The in vitro activities of tigecycline were tested against 831 isolates of the Bacteroides fragilis group representing all of the species within the group. On a weight-to-weight basis (8 microg/ml), tigecycline was more active than clindamycin, minocycline, trovafloxacin, and cefoxitin and less active than imipenem or piperacillin-tazobactam against all isolates of the B Clamoxin 12h 875 Mg Para Que Sirve . fragilis group. Tigecycline geometric mean MICs were statistically higher against B. distasonis than other Bacteroides species (P value of 0.0001).

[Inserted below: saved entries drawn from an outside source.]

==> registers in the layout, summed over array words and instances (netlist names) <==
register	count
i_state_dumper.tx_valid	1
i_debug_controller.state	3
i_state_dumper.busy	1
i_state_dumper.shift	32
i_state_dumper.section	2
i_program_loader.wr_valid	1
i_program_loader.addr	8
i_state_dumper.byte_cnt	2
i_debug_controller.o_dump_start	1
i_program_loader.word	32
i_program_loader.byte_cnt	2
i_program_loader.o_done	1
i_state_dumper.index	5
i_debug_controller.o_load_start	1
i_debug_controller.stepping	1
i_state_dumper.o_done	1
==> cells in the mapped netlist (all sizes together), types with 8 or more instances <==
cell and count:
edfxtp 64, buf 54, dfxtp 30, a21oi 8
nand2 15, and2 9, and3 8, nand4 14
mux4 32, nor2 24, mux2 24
`src/logic/out_sram_pkg.sv`:
```
package out_sram_pkg;

    localparam int num_edge_pe = 2;
    localparam int num_vertex_unit = 2;
    localparam int num_reqs = num_edge_pe + num_vertex_unit; // Edge PEs first, then vertex units.
    localparam int num_banks = 4;
    localparam int bank_bits = 2;
    localparam int node_bits = 8;
    localparam int data_bits = 16;
    localparam int rec_words = 4;
    localparam int word_bits = 2;
    localparam int tag_bits = 1;
    localparam int bank_rows = 64;

    // The same 18 bits carry either the read tag or a write word with its stream marks.
    typedef union packed {
        struct packed {
            logic [tag_bits-1:0] tag;
            logic [data_bits-tag_bits+1:0] pad;
        } rd;
        struct packed {
            logic [data_bits-1:0] data;
            logic sos;
            logic eos;
        } wr;
    } bank_payload_t;

    typedef struct packed {
        logic valid;
        logic rd_wr; // 1 is a write.
        logic [node_bits-1:0] node;
        logic [word_bits-1:0] word;
        bank_payload_t payload;
    } bank_req_t;

endpackage

```
`src/logic/output_sram_bank.sv`:
```
module output_sram_bank (
    input  logic clk,
    input  logic reset,
    input  out_sram_pkg::bank_req_t bank_req,
    output logic resp_valid,
    output logic [out_sram_pkg::data_bits-1:0] resp_data,
    output logic [out_sram_pkg::tag_bits-1:0] resp_tag,
    output logic resp_last
);

    logic [out_sram_pkg::data_bits-1:0] mem [out_sram_pkg::bank_rows][out_sram_pkg::rec_words];
    logic [out_sram_pkg::node_bits-out_sram_pkg::bank_bits-1:0] row;
    logic [out_sram_pkg::node_bits-out_sram_pkg::bank_bits-1:0] rd_row;
    logic [out_sram_pkg::word_bits-1:0] rd_word;
    logic active; // Words 1 to 3 of a read are still to come.

    assign row = bank_req.node[out_sram_pkg::node_bits-1:out_sram_pkg::bank_bits];

    always_ff @(posedge clk) begin
        if (bank_req.valid && bank_req.rd_wr) begin
            mem[row][bank_req.word] <= bank_req.payload.wr.data;
        end
    end

    // Word 0 leaves in the cycle after the request so the stream has no bubble.
    always_ff @(posedge clk) begin
        if (reset) begin
            active <= 1'b0;
            resp_valid <= 1'b0;
            resp_last <= 1'b0;
        end else begin
            resp_valid <= 1'b0;
            resp_last <= 1'b0;
            if (bank_req.valid && !bank_req.rd_wr) begin
                active <= 1'b1;
                resp_valid <= 1'b1;
                rd_row <= row;
                rd_word <= 'd1;
                resp_tag <= bank_req.payload.rd.tag;
                resp_data <= mem[row][0];
            end else if (active) begin
                resp_valid <= 1'b1;
                resp_data <= mem[rd_row][rd_word];
                rd_word <= rd_word + 1'b1;
                if (rd_word == out_sram_pkg::word_bits'(out_sram_pkg::rec_words - 1)) begin
                    resp_last <= 1'b1;
                    active <= 1'b0;
                end
            end
        end
    end

    a_no_overlap: assert property (
        @(posedge clk) disable iff (reset)
        bank_req.valid |-> !active
    ) else $error("bank request arrived during a read stream");

endmodule

```
`config.mk`:
```
export PLATFORM = sky130hd
export DESIGN_NAME = output_sram_bank
export DESIGN_NICKNAME = d
export VERILOG_FILES = /design/src/logic/out_sram_pkg.sv /design/src/logic/output_sram_bank.sv
export SDC_FILE = /design/constraint.sdc
export NUM_CORES = 2
export LEC_CHECK = 0
export BUFFER_PORTS_ARGS = -buffer_cell sky130_fd_sc_hd__clkbuf_2
export CORE_MARGIN = 3
export CORE_UTILIZATION = 30
export CTS_CLUSTER_SIZE = 8
export DETAILED_ROUTE_END_ITERATION = 12
export SYNTH_ARGS = -nofsm -noshare
export SYNTH_HDL_FRONTEND = slang
export SYNTH_SLANG_ARGS = --single-unit
```
`constraint.sdc`:
```
create_clock -name clk -period 3.8 [get_ports clk]
set_clock_uncertainty 0.05 [all_clocks]
set_input_delay 0.57 -clock clk [delete_from_list [all_inputs] [get_ports clk]]
set_output_delay 0.57 -clock clk [all_outputs]
set_load 0.01 [all_outputs]
```
==> results.ini <==
[run_status]
status=finished clean

[power]
vdd_drop_max_uv=458
netSwitchingFraction_pct=22.5
p_comb_share_pct=6.6
power_density_nw_per_um2=525
power_frac_clock_pct=45.0
p_leak_nw=62.4
intPower_mw=80.6
pwr-share-seq_pct=48.4
p_switching_mw=23.4

[timing]
holdWs_ns=0.0924
max_clock_freq_mhz=267
rsz0062_at_grt=false
finalSetupViolCount=0
fin_crit_sh_pct=98.6
fin_crit_ns=3.75
worst_pin_slew_ns=1.40
slew_headroom_pct=6.09
finalHoldViolations=0
finalMaxSlewViolations=0

[cts]
cts_buffers=587
htree_levels=6
cts_root_buf=clkbuf_16
clkTransAtPathRegs_ns=0.05
cts_tree=yes
cts_sinks=4130
clock_path_buffers=4
insertion_delay_ns=1.07

[logic_synthesis]
synth_top_area_share_pct=74.5
synthSimpleGateAreaFrac_pct=2.51
synthAdderAreaFrac_pct=0.00753
ys_seq_area_share_pct=74.6
postSynthNetCount=8287
yosys.cell_types.count=75
avgSynthCellArea_um2=20.1
synth_edf_count=4121
yosysWarnings=0
syn_area_um2=166000
synth_cells=8254
yosys-mux-area-fraction_pct=15.6
synth-compound-area-share_pct=5.36
yosysTopAreaCell=edfxtp_1
synth_xor_area_share_pct=0
synth_ff_type=edfxtp_1
synth_top_family_by_area=multiplexers
synth.area.top_cells=edfxtp_1 74%, mux4_2 13%, mux2i_1 2.6%
synthArstFlopShare_pct=0
synth_seq_cells=4130

[setup_path]
start_kind=flop
cp_data_required_time_ns=4.53
crit_top_cell=buf_12
crit_fanout=30
arrival_ns=4.48
critPathCaptureType=flop
max_stage_delay_ns=0.52
crit_chain=buf_12, buf_12, buf_4, mux4_2, mux2i_1, a32oi_1, nand3_1, nand4_1, nand2_1, o31ai_1
crit_slowest_cell=dfxtp_4
path_class=flop to flop

[die]
start_util_pct=30.2
die_x_um=750
rows=272
core_um2=550000
dieArea_um2=563000
dieHeight_um=750
num_io_pins=51

[routing]
via_per_inst=5.61
top_layer_used=met5
drtIter0Drc=13888
wl_per_cell_um=31.8
dr_wl_met3_um=64200
ant_nets=0
drc=0
wl_met1_um=202000
vias=92860
drt-pass1-iter-count=9
dr_wl_met2_um=239000
wl_um=527000

[final_layout]
final_nets=9206
postLayoutCoreUtil_pct=36.0
final_common_cell=edfxtp_1
finalNonFillerCells=16545
area_delta_synth_final_pct=19.3
seq_area_um2=124000
layout-drive-gt1-share_pct=30.0
layout_common_cells=4121 x edfxtp_1, 940 x mux4_2, 652 x buf_4, 592 x clkbuf_16, 466 x a22oi_1
num-fill-cells=49708
multi_input_area_um2=39800
final_area_um2=198000

[placement]
dp_hpwl_um=332000
placed_area_um2=182000
gp_congestion=0.922
dp.cells=15833
io_buffers=46

[global_route]
grt_pass1_wl_um=731000
grt_usage_pct=18.2
gr-total-overflow=0
antenna_found_initial=45
grt_start_max_net_pins=118
grt_pass1_vias=93103

[flow_run]
maxCapViolCount=0

[hold_path]
hp-class=primary input to flop

-- cell type report --
type | instances | share of cell area, %
Clock buffer | 626 | 7.54
Timing Repair Buffer | 898 | 4.65
Tap cell | 7261 | 4.58
Multi-Input combinational cell | 3546 | 20.1
Inverter | 10 | 0.0227
Clock inverter | 59 | 0.563
Antenna cell | 15 | 0.0189
Sequential cell | 4130 | 62.5
-- cells in the mapped netlist (all sizes together) (50+ instances only) --
| cell type | number |
|---|---|
| nand3 | 67 |
| a21oi | 144 |
| mux4 | 940 |
| o21ai | 78 |
| buf | 384 |
| edfxtp | 4121 |
| clkbuf | 184 |
| a22oi | 466 |
| a32oi | 50 |
| mux2i | 436 |
| nor2 | 325 |
| nand4 | 52 |
| nand2 | 285 |
| a41oi | 53 |
| o22ai | 83 |
-- through the flow --
step	worst slack, ns	setup TNS, ns	power, mW
2_1_floorplan	0.626	0	54.6
3_3_place_gp	-0.558	-1.01	57.8
3_5_place_dp	-0.415	-0.835	57.9
4_1_cts	-0.0524	-0.0524	105
5_1_grt	0.0221	0	107
6_report	0.0539	0	104
-- metal layers --
layer	vias to the layer above	GRT usage, %
met4	30	6.66
met3	1103	5.67
li1	36658	-
met1	49086	24.2
met5	-	0
met2	5983	27.9
-- cell families (layout without fill, tap and decap cells) --
| logic type | count (synthesis) | count (layout) |
|---|---|---|
| other | 0 | 15 |
| buffers and inverters | 578 | 1593 |
| adders and majority gates | 1 | 1 |
| and+or+nand+nor | 908 | 908 |
| muxes | 1414 | 1414 |
| DFF | 4130 | 4130 |
| AOI/OAI and AO/OA | 1223 | 1223 |
-- final timing paths --
path / start / end / slack, ns / cells after the start
worst max-delay path: flop / resp_data[2]$_DFFE_PP_ / 0.05 / 10
worst min-delay path: bank_req[12] / mem[44][10]$_DFFE_PP_ / 0.09 / 1
worst max register to register: flop / resp_data[2]$_DFFE_PP_ / 0.05 / 10
worst min register to register: rd_row[1]$_DFFE_PP_ / flop / 0.42 / 1
-- sequential cells by signal, summed over array words and instances (netlist names), named ones only --
name        count
mem          4096
resp_data      16
rd_row          6
rd_word         2
active          1
resp_last       1
resp_tag        1
resp_valid      1
-- power groups by stage --
stage               clock network [mW]  logic [mW]  registers (mW)
floorplan                            0        3.42            51.2
global placement                     0        6.61            51.2
detailed placement                   0        6.71            51.2
CTS                               47.4        6.75            50.4
global route                      49.4        7.10            50.3
finish                            46.8        6.86            50.4
-- critical path: cells and delay by family, from the launching register on --
family / cells / cell delay, ns
AO/OA/AOI/OAI: 2 / 0.22
buffers and inverters: 3 / 0.99
AND/OR/NAND/NOR: 3 / 0.85
flip-flops: 1 / 0.52
multiplexers: 2 / 0.77
-- what timing repair did --
| action | in CTS | in global routing |
|---|---|---|
| gates cloned | 0 | 0 |
| endpoints found under the setup margin | 3 | 3 |
| hold buffers | 11 | 0 |
| gates resized for setup | 5 | 5 |
| buffers inserted | 0 | 2 |
| pin swaps | 1 | 1 |
| endpoints found under the hold margin | 201 | 0 |
Power figures use the tool's default switching activity.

chloramphenicol 250 mg dogs 2015-12-08

Group A streptococcus (GAS)-induced toxic shock syndrome (TSS) in pregnancy is rare, but its clinical course is fulminant. The mortality rates of mother and fetus are reported to be 58 and 66%, respectively. We report a case of GAS-TSS after cesarean section. A 38-year-old pregnant woman of 38 weeks gestation was admitted to our hospital because of vomiting, fever of 39 degrees C, and continuous abdominal pain with scanty genital bleeding. She had complained of sore throat several days before. One hour after admission, external fetal monitoring revealed periodic pulse deceleration to 90 x beats min(-1). The emergent cesarean section was performed under general anesthesia. Approximately 8 hours after the cesarean section, she developed coma, shock and respiratory insufficiency requiring intubation. Streptococcus pyogens were isolated from her blood sample and the patient met criteria for GAS-TSS. She was treated with antibiotics (penicillin and clindamycin), antithrombin III, recomodulin, catecholamins, and continuous hemodialysis Cefixime Tablets Uses And Side Effects with filtration of toxins. Although the patient recovered and was discharged on 63rd day, the infant died on postpartum day 4. Early recognition and intensive treatment for GAS is recommended in a late stage pregnancy with an episode of sore throat, vomiting, high fever, strong labor pain, and DIC signs.

chloramphenicol capsules 250mg 2017-06-22

The activity of gatifloxacin, a new fluoroquinolone derivative, was compared with the activities of ciprofloxacin, levofloxacin, amoxicillin, amoxicillin-clavulanate, imipenem, clindamycin and metronidazole against 204 anaerobes isolated from clinical specimens, by MIC determination, using the reference agar dilution method. When determining the overall activity against anaerobes, the MIC50/90 (mg/L) values were amoxicillin 16/>64, amoxicillin-clavulanate 0.125/1, imipenem 0.25/0.5, clindamycin 0.5/>256, metronidazole Suprax Generic Cost 1/8, ciprofloxacin 2/32, levofloxacin 1/8 and gatifloxacin 0.5/4. The broad in vitro spectrum of gatifloxacin is promising for the treatment of mixed anaerobic infections, especially those of the respiratory tract, ear, sinus, skin and soft tissues, and bite wounds. These data suggest that gatifloxacin may have a clinical role in the treatment of infections in which anaerobic pathogens are involved.